■ **Work required**:
The lines from the start of the records below through the line containing "export VERILOG_FILES = /design/src/rtl/aud_fmt_pkg.sv" are to be copied exactly, both ends included, with nothing added.

**** Available records

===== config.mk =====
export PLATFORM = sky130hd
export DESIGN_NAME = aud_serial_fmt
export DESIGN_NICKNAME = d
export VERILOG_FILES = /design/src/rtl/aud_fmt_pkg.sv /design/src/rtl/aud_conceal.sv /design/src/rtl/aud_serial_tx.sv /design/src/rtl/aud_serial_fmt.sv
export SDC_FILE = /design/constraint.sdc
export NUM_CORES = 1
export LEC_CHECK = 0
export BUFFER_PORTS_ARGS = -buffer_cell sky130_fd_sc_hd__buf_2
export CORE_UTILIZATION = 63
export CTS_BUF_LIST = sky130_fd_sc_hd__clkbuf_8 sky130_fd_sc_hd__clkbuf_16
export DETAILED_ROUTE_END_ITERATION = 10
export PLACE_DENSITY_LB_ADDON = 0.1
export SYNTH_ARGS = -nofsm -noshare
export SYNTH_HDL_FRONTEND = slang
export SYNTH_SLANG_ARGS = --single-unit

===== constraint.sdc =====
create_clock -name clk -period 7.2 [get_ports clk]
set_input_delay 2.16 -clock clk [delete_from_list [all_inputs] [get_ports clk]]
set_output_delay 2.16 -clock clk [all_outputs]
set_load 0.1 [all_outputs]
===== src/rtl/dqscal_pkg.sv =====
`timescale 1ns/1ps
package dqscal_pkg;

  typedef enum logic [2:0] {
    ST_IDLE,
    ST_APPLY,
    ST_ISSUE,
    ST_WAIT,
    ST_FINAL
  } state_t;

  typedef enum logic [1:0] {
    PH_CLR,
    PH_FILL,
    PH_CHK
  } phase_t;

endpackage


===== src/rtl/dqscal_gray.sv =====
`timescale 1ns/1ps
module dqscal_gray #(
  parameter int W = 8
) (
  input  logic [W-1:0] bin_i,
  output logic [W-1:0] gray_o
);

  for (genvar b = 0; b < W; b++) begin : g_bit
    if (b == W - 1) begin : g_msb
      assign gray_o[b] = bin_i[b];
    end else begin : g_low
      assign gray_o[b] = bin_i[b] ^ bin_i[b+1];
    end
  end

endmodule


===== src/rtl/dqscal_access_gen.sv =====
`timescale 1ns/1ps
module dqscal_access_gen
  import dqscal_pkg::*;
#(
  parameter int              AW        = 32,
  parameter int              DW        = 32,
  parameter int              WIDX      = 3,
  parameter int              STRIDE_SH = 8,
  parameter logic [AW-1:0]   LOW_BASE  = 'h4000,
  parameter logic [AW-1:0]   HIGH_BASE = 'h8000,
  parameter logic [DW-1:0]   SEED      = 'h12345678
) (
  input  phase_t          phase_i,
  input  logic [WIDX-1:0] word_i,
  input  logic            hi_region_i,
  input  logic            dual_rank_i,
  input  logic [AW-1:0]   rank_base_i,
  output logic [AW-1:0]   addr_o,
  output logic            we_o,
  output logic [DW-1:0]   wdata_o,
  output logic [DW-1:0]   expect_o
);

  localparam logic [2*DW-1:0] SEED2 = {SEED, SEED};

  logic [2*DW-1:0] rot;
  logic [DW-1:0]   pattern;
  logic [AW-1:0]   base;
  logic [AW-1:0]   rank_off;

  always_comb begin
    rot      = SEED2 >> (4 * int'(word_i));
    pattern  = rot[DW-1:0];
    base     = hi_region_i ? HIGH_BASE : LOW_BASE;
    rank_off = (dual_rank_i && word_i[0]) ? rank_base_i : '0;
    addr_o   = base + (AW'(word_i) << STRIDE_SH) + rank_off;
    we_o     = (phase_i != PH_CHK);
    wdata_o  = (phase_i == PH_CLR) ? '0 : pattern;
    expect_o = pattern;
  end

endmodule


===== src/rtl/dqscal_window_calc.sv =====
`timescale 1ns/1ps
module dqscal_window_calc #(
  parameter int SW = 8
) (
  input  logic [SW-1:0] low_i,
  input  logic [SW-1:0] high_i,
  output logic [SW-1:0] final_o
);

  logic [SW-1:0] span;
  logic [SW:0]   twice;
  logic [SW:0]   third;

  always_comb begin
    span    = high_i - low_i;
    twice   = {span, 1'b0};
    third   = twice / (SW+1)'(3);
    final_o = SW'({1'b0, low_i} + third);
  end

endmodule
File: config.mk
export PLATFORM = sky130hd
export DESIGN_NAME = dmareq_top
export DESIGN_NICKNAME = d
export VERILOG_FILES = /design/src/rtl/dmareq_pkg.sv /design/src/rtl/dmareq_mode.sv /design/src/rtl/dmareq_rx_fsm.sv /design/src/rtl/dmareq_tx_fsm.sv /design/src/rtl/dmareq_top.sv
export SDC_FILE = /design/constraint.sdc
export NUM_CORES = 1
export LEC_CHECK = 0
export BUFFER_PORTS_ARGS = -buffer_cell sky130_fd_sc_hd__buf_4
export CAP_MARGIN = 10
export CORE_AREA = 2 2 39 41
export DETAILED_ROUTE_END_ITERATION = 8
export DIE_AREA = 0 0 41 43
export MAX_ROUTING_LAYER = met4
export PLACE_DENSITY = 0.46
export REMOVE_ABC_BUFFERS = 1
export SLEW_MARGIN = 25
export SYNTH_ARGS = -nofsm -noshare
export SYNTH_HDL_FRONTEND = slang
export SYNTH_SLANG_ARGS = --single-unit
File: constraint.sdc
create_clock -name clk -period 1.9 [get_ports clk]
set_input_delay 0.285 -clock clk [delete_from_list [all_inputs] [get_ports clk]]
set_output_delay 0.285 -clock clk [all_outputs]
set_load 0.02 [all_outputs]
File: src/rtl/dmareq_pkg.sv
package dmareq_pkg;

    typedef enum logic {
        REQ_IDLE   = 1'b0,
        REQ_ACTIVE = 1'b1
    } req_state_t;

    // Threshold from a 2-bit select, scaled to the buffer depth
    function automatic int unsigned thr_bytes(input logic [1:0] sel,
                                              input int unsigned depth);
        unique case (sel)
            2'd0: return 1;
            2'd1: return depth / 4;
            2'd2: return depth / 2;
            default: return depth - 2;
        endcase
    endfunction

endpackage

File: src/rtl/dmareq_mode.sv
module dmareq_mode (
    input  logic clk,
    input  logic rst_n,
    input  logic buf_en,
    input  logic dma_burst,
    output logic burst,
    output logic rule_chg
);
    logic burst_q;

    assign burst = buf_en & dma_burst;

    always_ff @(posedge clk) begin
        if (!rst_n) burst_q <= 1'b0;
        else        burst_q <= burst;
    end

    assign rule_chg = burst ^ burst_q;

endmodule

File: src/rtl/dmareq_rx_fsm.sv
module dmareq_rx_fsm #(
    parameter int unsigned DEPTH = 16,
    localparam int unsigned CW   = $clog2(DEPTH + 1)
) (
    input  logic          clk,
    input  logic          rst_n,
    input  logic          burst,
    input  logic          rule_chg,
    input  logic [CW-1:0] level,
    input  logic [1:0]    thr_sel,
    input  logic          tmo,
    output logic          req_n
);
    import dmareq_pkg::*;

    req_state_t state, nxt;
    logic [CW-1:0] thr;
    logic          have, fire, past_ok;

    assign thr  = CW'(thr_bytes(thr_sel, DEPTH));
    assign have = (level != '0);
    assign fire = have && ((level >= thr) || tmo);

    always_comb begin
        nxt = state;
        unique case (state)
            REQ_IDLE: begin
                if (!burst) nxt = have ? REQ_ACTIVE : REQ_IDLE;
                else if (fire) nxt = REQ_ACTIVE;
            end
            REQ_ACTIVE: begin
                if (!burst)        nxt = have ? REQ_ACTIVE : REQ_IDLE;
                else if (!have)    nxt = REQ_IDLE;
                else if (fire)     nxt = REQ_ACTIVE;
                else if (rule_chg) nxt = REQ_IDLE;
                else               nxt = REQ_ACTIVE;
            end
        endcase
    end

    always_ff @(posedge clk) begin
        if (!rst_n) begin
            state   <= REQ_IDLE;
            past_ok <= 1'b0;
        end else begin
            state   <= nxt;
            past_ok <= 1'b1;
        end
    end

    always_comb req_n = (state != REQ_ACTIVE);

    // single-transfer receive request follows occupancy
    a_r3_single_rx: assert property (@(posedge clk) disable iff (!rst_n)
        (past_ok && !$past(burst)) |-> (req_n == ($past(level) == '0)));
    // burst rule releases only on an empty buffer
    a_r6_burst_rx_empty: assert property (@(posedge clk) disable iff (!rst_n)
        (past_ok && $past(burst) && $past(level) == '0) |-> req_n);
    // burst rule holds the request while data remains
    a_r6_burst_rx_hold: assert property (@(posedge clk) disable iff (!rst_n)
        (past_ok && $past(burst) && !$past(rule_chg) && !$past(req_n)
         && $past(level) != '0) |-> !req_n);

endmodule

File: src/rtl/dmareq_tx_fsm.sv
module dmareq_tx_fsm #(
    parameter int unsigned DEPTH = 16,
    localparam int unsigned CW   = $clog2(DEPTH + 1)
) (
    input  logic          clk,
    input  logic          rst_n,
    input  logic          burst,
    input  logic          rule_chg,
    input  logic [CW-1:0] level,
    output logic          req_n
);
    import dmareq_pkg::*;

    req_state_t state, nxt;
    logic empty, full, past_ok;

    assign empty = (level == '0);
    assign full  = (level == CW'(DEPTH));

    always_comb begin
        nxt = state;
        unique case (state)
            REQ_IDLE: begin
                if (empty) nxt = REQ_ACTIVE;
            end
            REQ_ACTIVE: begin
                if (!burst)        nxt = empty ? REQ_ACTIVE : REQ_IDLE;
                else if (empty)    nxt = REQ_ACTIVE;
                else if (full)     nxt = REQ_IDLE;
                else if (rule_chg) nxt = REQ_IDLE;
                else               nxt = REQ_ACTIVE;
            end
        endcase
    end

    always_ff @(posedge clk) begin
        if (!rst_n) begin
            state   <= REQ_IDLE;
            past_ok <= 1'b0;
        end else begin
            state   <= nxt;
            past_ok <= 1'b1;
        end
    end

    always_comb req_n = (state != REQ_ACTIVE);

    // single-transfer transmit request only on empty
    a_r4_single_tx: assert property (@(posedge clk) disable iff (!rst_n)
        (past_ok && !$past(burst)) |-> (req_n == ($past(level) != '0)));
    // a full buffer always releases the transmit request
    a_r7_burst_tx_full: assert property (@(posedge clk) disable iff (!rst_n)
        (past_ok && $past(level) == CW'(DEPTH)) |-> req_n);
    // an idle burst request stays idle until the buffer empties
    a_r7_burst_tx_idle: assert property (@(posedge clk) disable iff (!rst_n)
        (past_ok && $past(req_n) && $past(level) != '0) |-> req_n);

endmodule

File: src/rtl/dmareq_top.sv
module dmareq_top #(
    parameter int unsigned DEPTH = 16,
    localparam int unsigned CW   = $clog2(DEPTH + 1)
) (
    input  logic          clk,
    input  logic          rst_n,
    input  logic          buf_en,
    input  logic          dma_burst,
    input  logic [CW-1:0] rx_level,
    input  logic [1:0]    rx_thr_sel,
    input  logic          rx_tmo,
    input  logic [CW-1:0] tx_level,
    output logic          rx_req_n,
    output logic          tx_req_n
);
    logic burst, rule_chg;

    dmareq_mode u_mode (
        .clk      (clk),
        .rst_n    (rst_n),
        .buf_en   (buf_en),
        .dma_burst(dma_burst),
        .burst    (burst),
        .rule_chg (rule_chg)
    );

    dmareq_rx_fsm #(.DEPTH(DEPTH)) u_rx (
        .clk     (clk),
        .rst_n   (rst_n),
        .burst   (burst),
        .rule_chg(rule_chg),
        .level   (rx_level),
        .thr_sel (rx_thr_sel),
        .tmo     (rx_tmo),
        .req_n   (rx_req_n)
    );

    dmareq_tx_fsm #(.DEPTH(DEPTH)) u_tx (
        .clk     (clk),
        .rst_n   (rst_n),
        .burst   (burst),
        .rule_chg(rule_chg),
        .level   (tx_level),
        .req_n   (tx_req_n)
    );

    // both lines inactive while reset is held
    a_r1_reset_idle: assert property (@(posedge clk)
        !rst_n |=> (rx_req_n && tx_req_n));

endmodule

********

■ **Exercise solution**:
===== config.mk =====
export PLATFORM = sky130hd
export DESIGN_NAME = aud_serial_fmt
export DESIGN_NICKNAME = d
export VERILOG_FILES = /design/src/rtl/aud_fmt_pkg.sv /design/src/rtl/aud_conceal.sv /design/src/rtl/aud_serial_tx.sv /design/src/rtl/aud_serial_fmt.sv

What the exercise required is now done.